Search code examples
pythonplotly

Ploting timeseries graph with ploty


I have some transaction data containing product sold, datetime and value. I am organizing such information on a daily graph with 5min cumulative value using plotly. I can create 100% "ok" graph like this :

df = teste.groupby([pd.Grouper(key='data', freq='5min', origin='start_day', convention = 'start', dropna = True, sort=True, closed = 'left')]).aggregate({'gmv' :'sum'}).reset_index()
df.sort_values(by='data', inplace=True)
dti = pd.date_range(df['data'].min().normalize(), df['data'].max(), freq='5min', name='data')
df = df.set_index('data').reindex(dti, fill_value=0).reset_index()
df["cum_sale"]=df.groupby([df['data'].dt.date])['gmv'].cumsum(axis=0)

df['time'] = df['data'].dt.time
df['date'] = df['data'].dt.date
    
fig = px.line(df, x="time", y="cum_sale", color="date")
fig.show()

This code achieve this graphics

enter image description here

Recently I have some days where there were a discount over some products, so I want to visualize such days in a different color of all other.

I´ve just added this code to set which days are promotional e which are not.

df['promo'] = False
df.loc[df['date'].isin([date(2023,6,16), date(2023,6,17), date(2023,6,18)]), 'promo'] = True
fig = px.line(df, x="time", y="cum_sale", color="promo")
fig.show()

After that, I just try to plot using the "promo" column for color instead of "date", but ploty create some crazy lines over the graphic and I can´t remove it.

enter image description here

Any tip?

Update

After updating my code with the answer, the weird lines do disappear

enter image description here


Solution

  • Without a minimum reproducible code it's a bit hard to be sure, but I think the following is happening:

    In the first graph, because you assign colors to a date, PX splits these into different traces and assigns a different color to each trace. If you are familiar with plotly.graph_objects (go.Figure()) this should sound familiar.

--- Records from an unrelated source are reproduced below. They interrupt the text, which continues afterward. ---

## config.mk

```make
export PLATFORM = sky130hd
export DESIGN_NAME = pbp_train
export DESIGN_NICKNAME = d
export VERILOG_FILES = /design/src/sv/pbp_pkg.sv /design/src/sv/pbp_train.sv
export SDC_FILE = /design/constraint.sdc
export NUM_CORES = 1
export LEC_CHECK = 0
export BUFFER_PORTS_ARGS = -buffer_cell sky130_fd_sc_hd__buf_2
export CAP_MARGIN = 20
export CORE_MARGIN = 2
export CORE_UTILIZATION = 55
export DETAILED_ROUTE_END_ITERATION = 10
export GPL_TIMING_DRIVEN = 0
export PLACE_DENSITY = 0.81
export SYNTH_ARGS = -nofsm -noshare
export SYNTH_HDL_FRONTEND = slang
export SYNTH_SLANG_ARGS = --single-unit
```

## constraint.sdc

```tcl
create_clock -name vclk -period 12.15
set_input_delay 0.6075 -clock vclk [all_inputs]
set_output_delay 0.6075 -clock vclk [all_outputs]
set_load 0.05 [all_outputs]
```
## src/rtl/eftr_pkg.sv

```systemverilog
// ---------------------------------------------------------------------------
// eftr_pkg
// Shared types and codes for the edge-function triangle rasterizer.
// ---------------------------------------------------------------------------
package eftr_pkg;

  // request kind codes
  localparam logic KIND_LOAD = 1'b0;
  localparam logic KIND_STEP = 1'b1;

  // scan control toward the output stage
  typedef struct packed {
    logic emit;   // a position result is produced this cycle
    logic last;   // it is the final box position
  } scan_ctl_t;

endpackage

```

## src/rtl/edge_function_triangle_rasterizer.sv

```systemverilog
// ---------------------------------------------------------------------------
// edge_function_triangle_rasterizer
// A step result passes the combinational edge test into the output register,
//   or into the skid entry while that register is stalled. Throughput: one
//   request per cycle while the skid entry is free; one box position per step during a scan.
// Reset: synchronous; scan goes idle, triangle, box and cursor clear to zero.
// ---------------------------------------------------------------------------
module edge_function_triangle_rasterizer #(
  parameter int COORD_BITS = 12,
  parameter int COLOR_BITS = 32
) (
  input  logic                         clk,
  input  logic                         rst,
  // request channel
  input  logic                         in_valid,
  output logic                         in_ready,
  input  logic                         kind,
  input  logic signed [COORD_BITS-1:0] vert_a_x,
  input  logic signed [COORD_BITS-1:0] vert_a_y,
  input  logic signed [COORD_BITS-1:0] vert_b_x,
  input  logic signed [COORD_BITS-1:0] vert_b_y,
  input  logic signed [COORD_BITS-1:0] vert_c_x,
  input  logic signed [COORD_BITS-1:0] vert_c_y,
  input  logic        [COLOR_BITS-1:0] fill_color,
  // result channel
  output logic                         out_valid,
  input  logic                         out_ready,
  output logic signed [COORD_BITS-1:0] pixel_x,
  output logic signed [COORD_BITS-1:0] pixel_y,
  output logic        [COLOR_BITS-1:0] pixel_color,
  output logic                         covered,
  output logic                         last
);

  localparam int RW = 2 * COORD_BITS + COLOR_BITS + 2;

  logic signed [COORD_BITS-1:0] a_x, a_y, b_x, b_y, c_x, c_y;
  logic signed [COORD_BITS-1:0] cur_x, cur_y;
  logic        [COLOR_BITS-1:0] color;
  eftr_pkg::scan_ctl_t          ctl;
  logic                         fire;
  logic                         s_ab, s_bc, s_ca;
  logic                         in_tri;
  logic [RW-1:0]                res_data, out_data;

  // a request is taken whenever the skid entry is free
  assign fire = in_valid && in_ready;

  eftr_scan_ctrl #(
    .COORD_BITS(COORD_BITS),
    .COLOR_BITS(COLOR_BITS)
  ) u_scan (
    .clk       (clk),
    .rst       (rst),
    .fire      (fire),
    .kind      (kind),
    .vert_a_x  (vert_a_x),
    .vert_a_y  (vert_a_y),
    .vert_b_x  (vert_b_x),
    .vert_b_y  (vert_b_y),
    .vert_c_x  (vert_c_x),
    .vert_c_y  (vert_c_y),
    .fill_color(fill_color),
    .a_x       (a_x),
    .a_y       (a_y),
    .b_x       (b_x),
    .b_y       (b_y),
    .c_x       (c_x),
    .c_y       (c_y),
    .color     (color),
    .cursor_x  (cur_x),
    .cursor_y  (cur_y),
    .ctl       (ctl)
  );

  // edge tests at the cursor for edges ab, bc and ca, all in parallel
  eftr_edge_sign #(.COORD_BITS(COORD_BITS)) u_edge_ab (
    .u_x(a_x), .u_y(a_y), .v_x(b_x), .v_y(b_y),
    .p_x(cur_x), .p_y(cur_y), .neg(s_ab)
  );

  eftr_edge_sign #(.COORD_BITS(COORD_BITS)) u_edge_bc (
    .u_x(b_x), .u_y(b_y), .v_x(c_x), .v_y(c_y),
    .p_x(cur_x), .p_y(cur_y), .neg(s_bc)
  );

  eftr_edge_sign #(.COORD_BITS(COORD_BITS)) u_edge_ca (
    .u_x(c_x), .u_y(c_y), .v_x(a_x), .v_y(a_y),
    .p_x(cur_x), .p_y(cur_y), .neg(s_ca)
  );

  // covered when all three signs agree (either winding)
  assign in_tri   = (s_ab == s_bc) && (s_bc == s_ca);
  assign res_data = {cur_x, cur_y, color, in_tri, ctl.last};

  eftr_out_buf #(.WIDTH(RW)) u_out (
    .clk      (clk),
    .rst      (rst),
    .push     (ctl.emit),
    .push_data(res_data),
    .space    (in_ready),
    .out_valid(out_valid),
    .out_ready(out_ready),
    .out_data (out_data)
  );

  assign {pixel_x, pixel_y, pixel_color, covered, last} = out_data;

endmodule

```

## src/rtl/eftr_edge_sign.sv

```systemverilog
// ---------------------------------------------------------------------------
// eftr_edge_sign
// Sign of one edge function det(p,u,v) = (u-p) x (v-p), exact width.
// ---------------------------------------------------------------------------
module eftr_edge_sign #(
  parameter int COORD_BITS = 12
) (
  input  logic signed [COORD_BITS-1:0] u_x,
  input  logic signed [COORD_BITS-1:0] u_y,
  input  logic signed [COORD_BITS-1:0] v_x,
  input  logic signed [COORD_BITS-1:0] v_y,
  input  logic signed [COORD_BITS-1:0] p_x,
  input  logic signed [COORD_BITS-1:0] p_y,
  output logic                         neg
);

  localparam int DW = COORD_BITS + 1;   // coordinate difference
  localparam int PW = 2 * DW;           // product
  localparam int EW = PW + 1;           // difference of products

  logic signed [DW-1:0] dux, duy, dvx, dvy;
  logic signed [PW-1:0] prod_a, prod_b;
  logic signed [EW-1:0] edge_val;

  assign dux = DW'(u_x) - DW'(p_x);
  assign duy = DW'(u_y) - DW'(p_y);
  assign dvx = DW'(v_x) - DW'(p_x);
  assign dvy = DW'(v_y) - DW'(p_y);

  assign prod_a = PW'(dux) * PW'(dvy);
  assign prod_b = PW'(duy) * PW'(dvx);

  assign edge_val = EW'(prod_a) - EW'(prod_b);
  assign neg      = edge_val[EW-1];

endmodule

```

## src/rtl/eftr_scan_ctrl.sv

```systemverilog
// ---------------------------------------------------------------------------
// eftr_scan_ctrl
// Holds triangle, bounding box and cursor; walks the box one position per step request while active.
// ---------------------------------------------------------------------------
module eftr_scan_ctrl #(
  parameter int COORD_BITS = 12,
  parameter int COLOR_BITS = 32
) (
  input  logic                         clk,
  input  logic                         rst,
  input  logic                         fire,
  input  logic                         kind,
  input  logic signed [COORD_BITS-1:0] vert_a_x,
  input  logic signed [COORD_BITS-1:0] vert_a_y,
  input  logic signed [COORD_BITS-1:0] vert_b_x,
  input  logic signed [COORD_BITS-1:0] vert_b_y,
  input  logic signed [COORD_BITS-1:0] vert_c_x,
  input  logic signed [COORD_BITS-1:0] vert_c_y,
  input  logic        [COLOR_BITS-1:0] fill_color,
  output logic signed [COORD_BITS-1:0] a_x,
  output logic signed [COORD_BITS-1:0] a_y,
  output logic signed [COORD_BITS-1:0] b_x,
  output logic signed [COORD_BITS-1:0] b_y,
  output logic signed [COORD_BITS-1:0] c_x,
  output logic signed [COORD_BITS-1:0] c_y,
  output logic        [COLOR_BITS-1:0] color,
  output logic signed [COORD_BITS-1:0] cursor_x,
  output logic signed [COORD_BITS-1:0] cursor_y,
  output eftr_pkg::scan_ctl_t          ctl
);

  // x min only seeds the cursor at load, so it is not kept
  logic signed [COORD_BITS-1:0] x_max, y_min, y_max;
  logic signed [COORD_BITS-1:0] ld_x_min, ld_x_max, ld_y_min, ld_y_max;
  logic signed [COORD_BITS-1:0] m0, m1, m2, m3;
  logic                         active;
  logic                         do_load;
  logic                         y_wrap, x_done;

  // box of the incoming triangle
  always_comb begin
    m0 = (vert_a_x < vert_b_x) ? vert_a_x : vert_b_x;
    ld_x_min = (m0 < vert_c_x) ? m0 : vert_c_x;
    m1 = (vert_a_x > vert_b_x) ? vert_a_x : vert_b_x;
    ld_x_max = (m1 > vert_c_x) ? m1 : vert_c_x;
    m2 = (vert_a_y < vert_b_y) ? vert_a_y : vert_b_y;
    ld_y_min = (m2 < vert_c_y) ? m2 : vert_c_y;
    m3 = (vert_a_y > vert_b_y) ? vert_a_y : vert_b_y;
    ld_y_max = (m3 > vert_c_y) ? m3 : vert_c_y;
  end

  assign do_load  = fire && (kind == eftr_pkg::KIND_LOAD);
  assign ctl.emit = fire && (kind == eftr_pkg::KIND_STEP) && active;
  assign y_wrap   = !(cursor_y < y_max);
  assign x_done   = !(cursor_x < x_max);
  assign ctl.last = y_wrap && x_done;

  always_ff @(posedge clk) begin
    if (rst) begin
      active   <= 1'b0;
      cursor_x <= '0;
      cursor_y <= '0;
      x_max    <= '0;
      y_min    <= '0;
      y_max    <= '0;
      a_x      <= '0;
      a_y      <= '0;
      b_x      <= '0;
      b_y      <= '0;
      c_x      <= '0;
      c_y      <= '0;
      color    <= '0;
    end else if (do_load) begin
      a_x      <= vert_a_x;
      a_y      <= vert_a_y;
      b_x      <= vert_b_x;
      b_y      <= vert_b_y;
      c_x      <= vert_c_x;
      c_y      <= vert_c_y;
      color    <= fill_color;
      x_max    <= ld_x_max;
      y_min    <= ld_y_min;
      y_max    <= ld_y_max;
      cursor_x <= ld_x_min;
      cursor_y <= ld_y_min;
      active   <= 1'b1;
    end else if (ctl.emit) begin
      if (!y_wrap) begin
        cursor_y <= cursor_y + COORD_BITS'(1);
      end else begin
        cursor_y <= y_min;
        if (!x_done) begin
          cursor_x <= cursor_x + COORD_BITS'(1);
        end else begin
          active <= 1'b0;
        end
      end
    end
  end

endmodule

```

## src/rtl/eftr_out_buf.sv

```systemverilog
// ---------------------------------------------------------------------------
// eftr_out_buf
// Output register plus skid entry; decouples ready from the downstream side.
// ---------------------------------------------------------------------------
module eftr_out_buf #(
  parameter int WIDTH = 8
) (
  input  logic             clk,
  input  logic             rst,
  input  logic             push,
  input  logic [WIDTH-1:0] push_data,
  output logic             space,
  output logic             out_valid,
  input  logic             out_ready,
  output logic [WIDTH-1:0] out_data
);

  logic [WIDTH-1:0] skid_data;
  logic             skid_valid;

  assign space = !skid_valid;

  always_ff @(posedge clk) begin
    if (rst) begin
      out_valid  <= 1'b0;
      skid_valid <= 1'b0;
    end else if (out_valid && out_ready) begin
      if (skid_valid) begin
        out_data   <= skid_data;
        skid_valid <= 1'b0;
      end else if (push) begin
        out_data <= push_data;
      end else begin
        out_valid <= 1'b0;
      end
    end else if (!out_valid) begin
      if (push) begin
        out_data  <= push_data;
        out_valid <= 1'b1;
      end
    end else if (push) begin
      skid_data  <= push_data;
      skid_valid <= 1'b1;
    end
  end

endmodule

```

    Now in the second version, you no longer implicitly separate the days anymore. The variables that go into the graph are "time", "cum_sale" and "promo". Nothing about date. So in this case it splits the traces over "promo", because you told it to. So what it did is create two graphs: one for TRUE and one for FALSE. And the straight lines are the line graph connecting the end of one day to the start of the next.

    The most controlled solution is to switch to plotly.go.Figure() plots.

    A quick fix would be to assign different symbols to the PX graphs, so it splits over another variable.

    Change this line:

    fig = px.line(df, x="time", y="cum_sale", color="date")
    

    into

    fig = px.line(df, x="time", y="cum_sale", color="promo", symbol="date")
    

    See if that works.